In the last month we’ve heard about big brands like Pepsi, United Airlines and Fox News and their epic failures to connect to their stakeholders, serve their customers and create a safe culture for employees to thrive.

In case you missed it, Pepsi caught flack for a commercial, featuring Kendall Jenner, that tried to capitalize on the protest movement of this new political climate we are living in, in a very manipulative way. Not only did the ad NOT tug at our heartstrings and have people rushing out to buy a Pepsi, it missed the mark so badly that there was immediate consumer backlash and the ad was pulled rather quickly.

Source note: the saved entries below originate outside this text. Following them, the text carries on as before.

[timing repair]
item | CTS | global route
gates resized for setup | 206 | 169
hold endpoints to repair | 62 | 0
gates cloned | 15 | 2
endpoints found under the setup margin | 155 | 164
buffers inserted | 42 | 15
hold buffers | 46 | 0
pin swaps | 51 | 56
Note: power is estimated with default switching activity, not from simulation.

United Airlines had its worst week ever when, in a bad customer service move, security was called to remove a customer who refused to give up his seat when the flight was overbooked and they needed to make room for a flight crew. The scene of the man being brutally dragged off the plane and humiliated in the process was filmed by other passengers and played over and over again in the news media, in what must have been a very slow news week. To make matters worse, the CEO of United Airlines issued an initial statement that left an impression that he was blaming the victim for the situation and not taking any responsibility for the actions of the United Airlines staff or the authorities who removed the man.

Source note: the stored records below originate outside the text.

$ cat src/rtl/adcrac_defs.svh
`ifndef ADCRAC_DEFS_SVH
`define ADCRAC_DEFS_SVH

// Register pointers, three low bits of the pointer byte
`define ADCRAC_PTR_W          3
`define ADCRAC_PTR_RESULT     3'h0
`define ADCRAC_PTR_STATUS     3'h1
`define ADCRAC_PTR_CONFIG     3'h2
`define ADCRAC_PTR_LOWLIM     3'h3
`define ADCRAC_PTR_HIGHLIM    3'h4
`define ADCRAC_PTR_HYST       3'h5

// Widths
`define ADCRAC_DATA_W         12
`define ADCRAC_REG_W          16

// Reset values
`define ADCRAC_RESULT_RST     12'h000
`define ADCRAC_STATUS_RST     2'h0
`define ADCRAC_CONFIG_RST     8'h00
`define ADCRAC_LOWLIM_RST     12'h000
`define ADCRAC_HIGHLIM_RST    12'hFFF
`define ADCRAC_HYST_RST       12'h000

// Field positions
`define ADCRAC_RES_TAG_BIT    15
`define ADCRAC_ST_OVER_BIT    1
`define ADCRAC_ST_UNDER_BIT   0
`define ADCRAC_CFG_CYCLE_HI   7
`define ADCRAC_CFG_CYCLE_LO   5
`define ADCRAC_CFG_HOLD_BIT   4
`define ADCRAC_CFG_TAG_BIT    3
`define ADCRAC_CFG_PIN_BIT    2
`define ADCRAC_CFG_POL_BIT    0

// Timing: interval is one conversion time times 2**(code+4)
`define ADCRAC_CLK_NS         10
`define ADCRAC_TCONV_NS       1000
`define ADCRAC_CONV_CYCLES    ((`ADCRAC_TCONV_NS + `ADCRAC_CLK_NS - 1) / `ADCRAC_CLK_NS)
`define ADCRAC_SHIFT_BASE     5'h04
`define ADCRAC_CNT_W          24

`endif

$ cat src/rtl/adcrac_pkg.sv
package adcrac_pkg;
    // Conversion handshake states, Gray along the path
    typedef enum logic [1:0] {
        ADCRAC_IDLE = 2'h0,
        ADCRAC_BUSY = 2'h1
    } adcrac_state_t;
endpackage

$ cat src/rtl/adc_result_alert_config_regs.sv
// Notes on behaviour
// - Result is 12-bit binary, bits 14:12 zero
// - Result read-only at pointer 0, resets zero
// - Bit 15 shows alert when tag enabled
// - Over flag sets when sample exceeds upper
// - No hold: over clears below upper minus hysteresis
// - Writing one clears over; only way under hold
// - Under flag sets when sample below lower
// - No hold: under clears above lower plus hysteresis
// - Writing one clears under; only way under hold
// - Status at pointer 1, resets zero, 7:2 zero
// - Config at pointer 2; cycle code 0 disables
// - Codes 1..7 give x32 to x2048 intervals
// - Config bit 4 is the hold bit
// - Config bit 3 enables result alert tag
// - Config bit 2 enables pin, else released
// - Config bit 0 polarity; bit 1 reads zero
// - First write byte loads three-bit pointer
// - Upper limit resets to full scale
`timescale 1ns/100ps
`default_nettype none
`include "adcrac_defs.svh"
module adc_result_alert_config_regs
    import adcrac_pkg::*;
#(
    parameter int CONV_CYCLES = `ADCRAC_CONV_CYCLES
) (
    input  wire logic                      clk,
    input  wire logic                      sys_rst,
    input  wire logic                      ptrWrite,
    input  wire logic                      regWrite,
    input  wire logic [`ADCRAC_REG_W-1:0]  wrData,
    input  wire logic                      resultRead,
    input  wire logic                      convDone,
    input  wire logic [`ADCRAC_DATA_W-1:0] convData,
    output logic [`ADCRAC_REG_W-1:0]       readData,
    output logic                           convStart,
    output logic                           alertPin,
    output logic                           alertOe
);
    logic [`ADCRAC_PTR_W-1:0]  pointer;
    logic [`ADCRAC_DATA_W-1:0] result;
    logic [7:0]                configuration;
    logic [`ADCRAC_DATA_W-1:0] lowLimit;
    logic [`ADCRAC_DATA_W-1:0] highLimit;
    logic [`ADCRAC_DATA_W-1:0] hysteresisValue;
    logic                      overFlag;
    logic                      underFlag;
    logic                      autoTick;
    logic                      evalStrobe;
    logic                      statusWrite;
    logic                      anyAlert;
    logic [`ADCRAC_REG_W-1:0]  next_readData;
    adcrac_state_t             state;

    assign evalStrobe  = convDone && state == ADCRAC_BUSY;
    assign statusWrite = regWrite && pointer == `ADCRAC_PTR_STATUS;
    assign anyAlert    = overFlag || underFlag;

    // Pointer keeps only its three low bits
    always_ff @(posedge clk) begin
        if (sys_rst) begin
            pointer <= `ADCRAC_PTR_RESULT;
        end else if (ptrWrite) begin
            pointer <= wrData[`ADCRAC_PTR_W-1:0];
        end
    end

    // Writable registers; result is not reachable from the bus
    always_ff @(posedge clk) begin
        if (sys_rst) begin
            configuration   <= `ADCRAC_CONFIG_RST;
            lowLimit        <= `ADCRAC_LOWLIM_RST;
            highLimit       <= `ADCRAC_HIGHLIM_RST;
            hysteresisValue <= `ADCRAC_HYST_RST;
        end else if (regWrite) begin
            case (pointer)
                `ADCRAC_PTR_CONFIG: begin
                    configuration <= wrData[7:0] & 8'hFD;
                end
                `ADCRAC_PTR_LOWLIM: begin
                    lowLimit <= wrData[`ADCRAC_DATA_W-1:0];
                end
                `ADCRAC_PTR_HIGHLIM: begin
                    highLimit <= wrData[`ADCRAC_DATA_W-1:0];
                end
                `ADCRAC_PTR_HYST: begin
                    hysteresisValue <= wrData[`ADCRAC_DATA_W-1:0];
                end
                default: begin
                    configuration <= configuration;
                end
            endcase
        end
    end

    // Conversion handshake; a read or an interval tick starts one
    always_ff @(posedge clk) begin
        if (sys_rst) begin
            state     <= ADCRAC_IDLE;
            convStart <= 1'b0;
        end else begin
            convStart <= 1'b0;
            case (state)
                ADCRAC_IDLE: begin
                    if (autoTick || resultRead) begin
                        state     <= ADCRAC_BUSY;
                        convStart <= 1'b1;
                    end
                end
                ADCRAC_BUSY: begin
                    if (convDone) begin
                        state <= ADCRAC_IDLE;
                    end
                end
                default: begin
                    state <= ADCRAC_IDLE;
                end
            endcase
        end
    end

    // Latest conversion; ticks during a busy conversion are dropped
    always_ff @(posedge clk) begin
        if (sys_rst) begin
            result <= `ADCRAC_RESULT_RST;
        end else if (evalStrobe) begin
            result <= convData;
        end
    end

    adcrac_interval #(
        .CONV_CYCLES (CONV_CYCLES)
    ) u_interval (
        .clk     (clk),
        .sys_rst (sys_rst),
        .code    (configuration[`ADCRAC_CFG_CYCLE_HI:`ADCRAC_CFG_CYCLE_LO]),
        .tick    (autoTick)
    );

    adcrac_flag #(
        .OVER (1'b1)
    ) u_over (
        .clk        (clk),
        .sys_rst    (sys_rst),
        .evalStrobe (evalStrobe),
        .sample     (convData),
        .limit      (highLimit),
        .hyst       (hysteresisValue),
        .hold       (configuration[`ADCRAC_CFG_HOLD_BIT]),
        .swClear    (statusWrite && wrData[`ADCRAC_ST_OVER_BIT]),
        .flag       (overFlag)
    );

    adcrac_flag #(
        .OVER (1'b0)
    ) u_under (
        .clk        (clk),
        .sys_rst    (sys_rst),
        .evalStrobe (evalStrobe),
        .sample     (convData),
        .limit      (lowLimit),
        .hyst       (hysteresisValue),
        .hold       (configuration[`ADCRAC_CFG_HOLD_BIT]),
        .swClear    (statusWrite && wrData[`ADCRAC_ST_UNDER_BIT]),
        .flag       (underFlag)
    );

    // Read mux; unused and unmapped bits read zero
    always_comb begin
        next_readData = '0;
        case (pointer)
            `ADCRAC_PTR_RESULT: begin
                next_readData[`ADCRAC_DATA_W-1:0]  = result;
                next_readData[`ADCRAC_RES_TAG_BIT] = configuration[`ADCRAC_CFG_TAG_BIT]
                    && anyAlert;
            end
            `ADCRAC_PTR_STATUS: begin
                next_readData[1:0] = {overFlag, underFlag};
            end
            `ADCRAC_PTR_CONFIG: begin
                next_readData[7:0] = configuration;
            end
            `ADCRAC_PTR_LOWLIM: begin
                next_readData[`ADCRAC_DATA_W-1:0] = lowLimit;
            end
            `ADCRAC_PTR_HIGHLIM: begin
                next_readData[`ADCRAC_DATA_W-1:0] = highLimit;
            end
            `ADCRAC_PTR_HYST: begin
                next_readData[`ADCRAC_DATA_W-1:0] = hysteresisValue;
            end
            default: begin
                next_readData = '0;
            end
        endcase
    end

    // Registered so the serial engine sees a steady word
    always_ff @(posedge clk) begin
        if (sys_rst) begin
            readData <= '0;
        end else begin
            readData <= next_readData;
        end
    end

    // Alert pin level and enable; released pin is left to the pad
    always_ff @(posedge clk) begin
        if (sys_rst) begin
            alertPin <= 1'b1;
            alertOe  <= 1'b0;
        end else begin
            alertPin <= configuration[`ADCRAC_CFG_POL_BIT] ? anyAlert : !anyAlert;
            alertOe  <= configuration[`ADCRAC_CFG_PIN_BIT];
        end
    end
endmodule
`default_nettype wire

$ cat src/rtl/adcrac_flag.sv
`timescale 1ns/100ps
`default_nettype none
`include "adcrac_defs.svh"
module adcrac_flag #(
    parameter bit OVER = 1'b1
) (
    input  wire logic                      clk,
    input  wire logic                      sys_rst,
    input  wire logic                      evalStrobe,
    input  wire logic [`ADCRAC_DATA_W-1:0] sample,
    input  wire logic [`ADCRAC_DATA_W-1:0] limit,
    input  wire logic [`ADCRAC_DATA_W-1:0] hyst,
    input  wire logic                      hold,
    input  wire logic                      swClear,
    output logic                           flag
);
    logic [`ADCRAC_DATA_W:0] sampleExt;
    logic [`ADCRAC_DATA_W:0] limitExt;
    logic [`ADCRAC_DATA_W:0] hystExt;
    logic                    setCond;
    logic                    clrCond;

    // One spare bit so sample or limit plus hysteresis never wraps
    assign sampleExt = {1'b0, sample};
    assign limitExt  = {1'b0, limit};
    assign hystExt   = {1'b0, hyst};
    assign setCond   = OVER ? (sample > limit) : (sample < limit);
    assign clrCond   = OVER ? ((sampleExt + hystExt) < limitExt) : (sampleExt > (limitExt + hystExt));

    // Set beats any clear arriving in the same cycle
    always_ff @(posedge clk) begin
        if (sys_rst) begin
            flag <= 1'b0;
        end else if (evalStrobe && setCond) begin
            flag <= 1'b1;
        end else if (swClear) begin
            flag <= 1'b0;
        end else if (evalStrobe && !hold && clrCond) begin
            flag <= 1'b0;
        end
    end
endmodule
`default_nettype wire

$ cat src/rtl/adcrac_interval.sv
`timescale 1ns/100ps
`default_nettype none
`include "adcrac_defs.svh"
module adcrac_interval #(
    parameter int CONV_CYCLES = `ADCRAC_CONV_CYCLES
) (
    input  wire logic       clk,
    input  wire logic       sys_rst,
    input  wire logic [2:0] code,
    output logic            tick
);
    logic [`ADCRAC_CNT_W-1:0] period;
    logic [`ADCRAC_CNT_W-1:0] count;
    logic [4:0]               shiftAmt;

    // Code 1 gives x32, each step doubles up to x2048
    assign shiftAmt = 5'(code) + `ADCRAC_SHIFT_BASE;
    assign period   = `ADCRAC_CNT_W'(CONV_CYCLES) << shiftAmt;

    // Free-running interval; code 0 parks the counter
    always_ff @(posedge clk) begin
        if (sys_rst || code == 3'h0) begin
            count <= '0;
            tick  <= 1'b0;
        end else if (count >= period - `ADCRAC_CNT_W'(1)) begin
            count <= '0;
            tick  <= 1'b1;
        end else begin
            count <= count + `ADCRAC_CNT_W'(1);
            tick  <= 1'b0;
        end
    end
endmodule
`default_nettype wire

$ cat config.mk
export PLATFORM = sky130hd
export DESIGN_NAME = adc_result_alert_config_regs
export DESIGN_NICKNAME = d
export VERILOG_FILES = /design/src/rtl/adcrac_pkg.sv /design/src/rtl/adc_result_alert_config_regs.sv /design/src/rtl/adcrac_flag.sv /design/src/rtl/adcrac_interval.sv
export VERILOG_INCLUDE_DIRS = /design/src /design/src/rtl
export SDC_FILE = /design/constraint.sdc
export NUM_CORES = 1
export LEC_CHECK = 0
export BUFFER_PORTS_ARGS = -buffer_cell sky130_fd_sc_hd__buf_4
export CORE_MARGIN = 1.5
export CORE_UTILIZATION = 60
export DETAILED_ROUTE_END_ITERATION = 16
export GPL_ROUTABILITY_DRIVEN = 1
export PLACE_DENSITY_LB_ADDON = 0.08
export SYNTH_ARGS = -nofsm -noshare
export SYNTH_HDL_FRONTEND = slang
export SYNTH_SLANG_ARGS = --single-unit
$ cat constraint.sdc
create_clock -name clk -period 4 [get_ports clk]
set_clock_uncertainty 0.2 [all_clocks]
set_input_delay 0.8 -clock clk [delete_from_list [all_inputs] [get_ports clk]]
set_output_delay 0.8 -clock clk [all_outputs]
set_load 0.1 [all_outputs]
Yosys cells after proc, flatten, opt, wreduce, memory -nomap -nowiden. Cells that the tools add are included.

Flip-flop bits (word level): 106. Input bits: 34. Word-level logic and storage cells: 81.

$add $sub $neg: 5. Magnitude comparators: 5. Equal/unequal tests: 8. Shifts and indexed selects: 1. Muxes and demuxes: 15. Bitwise logic cells: 2. Reductions and logical operators: 28.

Operator list (count): one-hot mux 6 bit (5 select lines) (1); adder 12 x 12 -> 13 bit (2); adder 24 x 1 -> 24 bit, second input constant (1); greater-or-equal comparator 24 bit (1); left shift 7 x 5 -> 24 bit, first input constant (1); subtractor 24 x 1 -> 24 bit, second input constant (1); one-hot mux 4 bit (4 select lines) (1); greater-than comparator 12 x 13 -> 1 bit (1); less-than comparator 13 x 12 -> 1 bit (1); greater-than comparator 12 bit (1); less-than comparator 12 bit (1); one-hot mux 2 bit (6 select lines) (1); logical AND 1 bit (10); AND reduction 2 bit (5); two-way mux 1 bit (9); equality test 3 x 2 -> 1 bit, second input constant (2); equality test 3 bit, second input constant (2); logical NOT 3 bit (2); nonzero test 3 bit (2); OR reduction 2 bit (3); adder 3 x 3 -> 4 bit, second input constant (1); two-way mux 2 bit (2); inequality test 2 bit, second input constant (2); one-hot mux 2 bit (2 select lines) (1); 6 further kinds (10).

Longest topological paths before layout. Gate-level depths: netlist of the first run.

Depth after elaboration: 7. Mapped depth: 18. Depth with buffers taken out: 16.

Hierarchy. A second synthesis of the first run with hierarchy kept.

Cells, all modules: 836. Area, all modules: 7088.0 µm².

Modules (own cells, without submodules): adc_result_alert_config_regs (instances 1, cells an instance 349, area each 3131.8 µm², sequential area each 1501.4 µm²); adcrac_interval (instances 1, cells an instance 196, area each 1700.4 µm², sequential area each 500.5 µm²); adcrac_flag at u_under (instances 1, cells an instance 140, area each 1133.6 µm², sequential area each 20.0 µm²); adcrac_flag at u_over (instances 1, cells an instance 151, area each 1122.3 µm², sequential area each 20.0 µm²).

Worst setup path after synthesis of the first run. Ideal clock, no wire load.

Path type: reg2reg. From: register configuration[6]. To: register u_interval.count[15]. Library setup time: 64 ps. Data arrival time: 3364 ps. Path slack: 372 ps. Stages on the path, launching flop included: 19. Path buffers: 4. Clock period less this slack: 3628 ps. Cells stage by stage: dfxtp_1 -> clkbuf_1 -> inv_1 -> ha_1 -> clkbuf_1 -> nor3_1 -> nand4_1 -> o311a_1 -> a21oi_1 -> a311o_1 -> ha_1 -> a21oi_1 -> o21ai_0 -> a2bb2oi_1 -> a31oi_1 -> or3_1 -> buf_6 -> buf_6 -> nor2_1.

Cells in the longest elaborated chain, start to end: 5. Elaborated cells between the ends (all ways): 7. Those cells by class: add/sub: 2; order compare: 1; shift: 1; reduce/logical: 3.

RTL lines: start: declaration (RTL line adc_result_alert_config_regs.sv:43) `logic [7:0] configuration;`; start signal: assignment (RTL line adc_result_alert_config_regs.sv:72) `` configuration <= `ADCRAC_CONFIG_RST; ``; start signal: assignment (RTL line adc_result_alert_config_regs.sv:79) `configuration <= wrData[7:0] & 8'hFD;`; start signal: assignment (RTL line adc_result_alert_config_regs.sv:91) `configuration <= configuration;`; adder 3 x 3 -> 4 bit (no line); left shift 7 x 5 -> 24 bit (no line); subtractor 24 x 1 -> 24 bit (RTL line adcrac_interval.sv:25) `` end else if (count >= period - `ADCRAC_CNT_W'(1)) begin ``; greater-or-equal comparator 24 bit (RTL line adcrac_interval.sv:25); OR reduction 2 bit (no line) (*); end signal: assignment (RTL line adcrac_interval.sv:29) `` count <= count + `ADCRAC_CNT_W'(1); ``; end: declaration (RTL line adcrac_interval.sv:13) `` logic [`ADCRAC_CNT_W-1:0] count; ``.

Mark *: on every way between the ends. The rest lies on a longest branch, timed or not. A chain may end at the register's enable or synchronous reset.

Worst setup path after layout of the first run.
From: register lowLimit[1]. To: register u_under.flag.

Cells in the longest elaborated chain, start to end: 4. Elaborated cells between the ends (all ways): 7. Those cells by class: add/sub: 1; order compare: 2; mux: 1; reduce/logical: 3.

RTL lines: start: declaration (RTL line adc_result_alert_config_regs.sv:44) `` logic [`ADCRAC_DATA_W-1:0] lowLimit; ``; start signal: assignment (RTL line adc_result_alert_config_regs.sv:73) `` lowLimit <= `ADCRAC_LOWLIM_RST; ``; start signal: assignment (RTL line adc_result_alert_config_regs.sv:82) `` lowLimit <= wrData[`ADCRAC_DATA_W-1:0]; ``; adder 12 x 12 -> 13 bit (RTL line adcrac_flag.sv:28) `assign clrCond = OVER ? ((sampleExt + hystExt) < limitExt) : (sampleExt > (limitExt + hystExt));`; greater-than comparator 12 x 13 -> 1 bit (RTL line adcrac_flag.sv:28); logical AND 1 bit (RTL line adcrac_flag.sv:38) `end else if (evalStrobe && !hold && clrCond) begin`; nonzero test 3 bit (no line); end signal: assignment (RTL line adcrac_flag.sv:33) `flag <= 1'b0;`; end signal: assignment (RTL line adcrac_flag.sv:37) `flag <= 1'b0;`; end signal: assignment (RTL line adcrac_flag.sv:39) `flag <= 1'b0;`; end: declaration (RTL line adcrac_flag.sv:15) `output logic flag`.

Parallel ways exist; a longest one is shown, timed or not.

And in other news, Fox News fired Bill O’Reilly over longstanding sexual harassment allegations and settlements of over $13 million dollars to women who were either current or former employees of Fox News. Make no mistake, this wasn’t conscious capitalism at work; this was a financial move, as it wasn’t until advertisers started pulling ad revenue from the O’Reilly Factor, fearing backlash from their consumers. Fox realized that O’Reilly was becoming a liability, and they took action.

That’s enough to make even the most optimistic person feel disheartened about the state of business and the future of our society.

But for every Fox News, United and Pepsi we have seen wonderful responses from other companies working hard at transformation.

In April, Dove released a case study of how they hacked Shutterstock’s search results to portray women that reflect society with their IMAGE_HACK campaign. The New York Police Department is working alongside the New York Housing Authority to improve customer relations. The New York Time’s article, Customer Service in Blue, highlights,  “As New York City’s police department, the largest in the country, undergoes a transformation in how it serves and relates to the communities where faith in law enforcement has eroded, it is a good moment to ask just how happy the customers are.” And the American Association of Universities released their Campus Activities Report: Combating Sexual Assault and Misconduct. They, along with 60 institutions are working to make American campuses safer for every student. The report offer examples of campus activity now underway to better inform universities about sexual assault and sexual misconduct on campus, and to affect change.

It’s a shame initiatives like these aren’t viral pieces consumed en masse and applauded. But if we look for it, remain aware of it, we can find inspiration in private enterprise, government and within our strongest institutions.